Drożej i ciemniej na ulicach Mielca i samorządów z powiatu mieleckiego, tak może wyglądać scenariusz najbliższych miesięcy po tym jak po przetargu na zakup energii elektrycznej przez Mielecką Grupę Zakupową okazało się , że cena za energie może wzrosnąć nawet 8 krotnie.
Do tej pory miasto Mielec płaciło za energię blisko 4 mln złotych, teraz po nowych cenach może zapłacić nawet 30 mln złotych.
Mówi prezydent Mielca Jacek Wiśniewski.
Magistrat liczy, że otrzyma wsparcie i rekompensaty rządowe z dopłatą do energii. W innym przypadku koszty za nią będą musiały być przerzucone na mieszkańców, choć do takiej sytuacji nie dopuszczam zaznacza prezydent Mielca.

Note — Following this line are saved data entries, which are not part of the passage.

`config.mk`:
```
export PLATFORM = sky130hd
export DESIGN_NAME = frp_ctrl
export DESIGN_NICKNAME = d
export VERILOG_FILES = /design/src/rtl/frp_pkg.sv /design/src/rtl/frp_ctrl.sv
export SDC_FILE = /design/constraint.sdc
export NUM_CORES = 1
export LEC_CHECK = 0
export BUFFER_PORTS_ARGS = -buffer_cell sky130_fd_sc_hd__buf_2
export CAP_MARGIN = 30
export CORE_UTILIZATION = 40
export CTS_CLUSTER_DIAMETER = 50
export CTS_CLUSTER_SIZE = 14
export DETAILED_ROUTE_END_ITERATION = 16
export GPL_ROUTABILITY_DRIVEN = 0
export SLEW_MARGIN = 20
export SYNTH_ARGS = -nofsm -noshare
export SYNTH_HDL_FRONTEND = slang
export SYNTH_SLANG_ARGS = --single-unit
export TNS_END_PERCENT = 30
```
`constraint.sdc`:
```
create_clock -name clk -period 5.21 [get_ports clk]
set_input_delay 1.042 -clock clk [delete_from_list [all_inputs] [get_ports clk]]
set_output_delay 1.042 -clock clk [all_outputs]
set_load 0.1 [all_outputs]
```
`src/rtl/frp_pkg.sv`:
```
`default_nettype none
// ----------------------------------------------------------------------------
// frp_pkg
// Shared types and constants of the first-fit row packer.
// ----------------------------------------------------------------------------
package frp_pkg;

  localparam int MAX_ROWS_DEF = 256;

  localparam logic [31:0] LEFT_RESET  = 32'd1215752191;
  localparam logic [31:0] RIGHT_RESET = 32'd0;
  localparam logic [31:0] ROW_NONE    = 32'hFFFF_FFFF;
  localparam logic [31:0] ROW_FILT    = 32'hFFFF_FFFE;

  localparam logic OP_PLACE = 1'b0;
  localparam logic OP_CLEAR = 1'b1;

  localparam logic [2:0] CFG_LEVELS      = 3'd0;
  localparam logic [2:0] CFG_VIEW_OFFSET = 3'd1;
  localparam logic [2:0] CFG_JOIN_LEFT   = 3'd2;
  localparam logic [2:0] CFG_LENGTH_MODE = 3'd3;
  localparam logic [2:0] CFG_LENGTH_CAP  = 3'd4;

  typedef struct packed {
    logic [8:0]  levels_in_use;
    logic [7:0]  view_offset;
    logic        join_left;
    logic        length_mode;
    logic [30:0] length_cap;
  } frp_cfg_t;

  typedef struct packed {
    logic signed [31:0] row;
    logic               placed;
    logic [7:0]         table_row;
  } frp_result_t;

  typedef struct packed {
    logic signed [31:0] left;
    logic signed [31:0] right;
  } frp_bounds_t;

endpackage
`default_nettype wire

```
`src/rtl/frp_ctrl.sv`:
```
`default_nettype none
// ----------------------------------------------------------------------------
// frp_ctrl
// Sequencer: clearing sweep, first-fit scan over the row table with one
// read a cycle, write-back of the widened bounds, result formation.
// ----------------------------------------------------------------------------
module frp_ctrl #(
  parameter int MAX_ROWS = frp_pkg::MAX_ROWS_DEF,
  parameter int IDX_W    = 8,
  parameter int CNT_W    = 9
) (
  input  wire logic                  clk,
  input  wire logic                  rst,
  input  wire frp_pkg::frp_cfg_t     cfg,
  input  wire logic                  in_valid,
  output logic                       in_ready,
  input  wire logic                  operation,
  input  wire logic signed [31:0]    span_start,
  input  wire logic signed [31:0]    span_end,
  input  wire logic                  filtered,
  input  wire logic [30:0]           template_length,
  output logic                       res_valid,
  output frp_pkg::frp_result_t       res,
  input  wire logic                  res_take,
  output logic                       mem_we,
  output logic [IDX_W-1:0]           mem_waddr,
  output frp_pkg::frp_bounds_t       mem_wdata,
  output logic                       mem_re,
  output logic [IDX_W-1:0]           mem_raddr,
  input  wire frp_pkg::frp_bounds_t  mem_rdata
);
  import frp_pkg::*;

  typedef enum logic [1:0] {S_CLEAR, S_IDLE, S_SCAN, S_RESULT} state_t;

  localparam logic [IDX_W-1:0] LAST_ROW = IDX_W'(MAX_ROWS - 1);

  state_t             state;
  logic [IDX_W-1:0]   clr_addr;
  logic               clr_report;
  logic [CNT_W-1:0]   scan_addr;
  logic [CNT_W-1:0]   n_lim;
  logic               pend;
  logic [IDX_W-1:0]   pend_idx;
  logic signed [31:0] s_start;
  logic signed [31:0] s_end;

  logic               accept;
  logic [CNT_W-1:0]   n_next;
  logic               fit;
  frp_bounds_t        upd;
  logic [31:0]        idx32;
  logic [31:0]        off32;
  logic [31:0]        hit_row;
  logic [30:0]        clamped;

  assign in_ready  = (state == S_IDLE);
  assign accept    = in_valid && in_ready;
  assign res_valid = (state == S_RESULT);

  assign n_next = ({23'd0, cfg.levels_in_use} > 32'(MAX_ROWS)) ?
                  CNT_W'(MAX_ROWS) : CNT_W'(cfg.levels_in_use);

  assign clamped = (template_length < cfg.length_cap) ? template_length : cfg.length_cap;

  always_comb begin
    if (cfg.join_left) begin
      fit       = s_end < mem_rdata.left;
      upd.left  = s_start;
      upd.right = (mem_rdata.right < s_end) ? s_end : mem_rdata.right;
    end else begin
      fit       = mem_rdata.right < s_start;
      upd.right = s_end;
      upd.left  = (s_start < mem_rdata.left) ? s_start : mem_rdata.left;
    end
  end

  assign idx32   = 32'(pend_idx);
  assign off32   = 32'(cfg.view_offset);
  assign hit_row = (idx32 >= off32) ? (idx32 - off32) : ROW_NONE;

  always_comb begin
    mem_re    = (state == S_SCAN) && (scan_addr < n_lim);
    mem_raddr = scan_addr[IDX_W-1:0];
    if (state == S_CLEAR) begin
      mem_we    = 1'b1;
      mem_waddr = clr_addr;
      mem_wdata = '{left: LEFT_RESET, right: RIGHT_RESET};
    end else begin
      mem_we    = (state == S_SCAN) && pend && fit;
      mem_waddr = pend_idx;
      mem_wdata = upd;
    end
  end

  always_ff @(posedge clk) begin
    if (rst) begin
      state      <= S_CLEAR;
      clr_addr   <= '0;
      clr_report <= 1'b0;
      pend       <= 1'b0;
    end else begin
      case (state)
        S_CLEAR: begin
          if (clr_addr == LAST_ROW) begin
            res   <= '{row: ROW_NONE, placed: 1'b0, table_row: 8'd0};
            state <= clr_report ? S_RESULT : S_IDLE;
          end else begin
            clr_addr <= clr_addr + 1'b1;
          end
        end
        S_IDLE: begin
          if (accept) begin
            s_start   <= span_start;
            s_end     <= span_end;
            n_lim     <= n_next;
            scan_addr <= '0;
            pend      <= 1'b0;
            if (operation == OP_CLEAR) begin
              clr_addr   <= '0;
              clr_report <= 1'b1;
              state      <= S_CLEAR;
            end else if (cfg.length_mode) begin
              res   <= '{row: {1'b0, clamped}, placed: 1'b0, table_row: 8'd0};
              state <= S_RESULT;
            end else if (filtered) begin
              res   <= '{row: ROW_FILT, placed: 1'b0, table_row: 8'd0};
              state <= S_RESULT;
            end else if (n_next == '0) begin
              res   <= '{row: ROW_NONE, placed: 1'b0, table_row: 8'd0};
              state <= S_RESULT;
            end else begin
              res   <= '{row: ROW_NONE, placed: 1'b0, table_row: 8'd0};
              state <= S_SCAN;
            end
          end
        end
        S_SCAN: begin
          if (mem_re) begin
            scan_addr <= scan_addr + 1'b1;
            pend_idx  <= scan_addr[IDX_W-1:0];
          end
          pend <= mem_re;
          if (pend && fit) begin
            res   <= '{row: hit_row, placed: 1'b1, table_row: idx32[7:0]};
            state <= S_RESULT;
          end else if (pend && !mem_re) begin
            state <= S_RESULT;
          end
        end
        S_RESULT: begin
          if (res_take) begin
            state <= S_IDLE;
          end
        end
        default: begin
          state <= S_IDLE;
        end
      endcase
    end
  end

endmodule
`default_nettype wire

```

Kilkusetprocentowe podwyżki cen za prąd i gaz powodują, że samorządy szukają oszczędności, gdzie się tylko da. Gaszenie latarni ulicznych czy rezygnacja z oświetlenia budynków to najłatwiejszy sposób na oszczędności w budżetach. Mam nadzieję, że do takich sytuacji w Mielcu nie dojdzie, dodaje Prezydent Wiśniewski.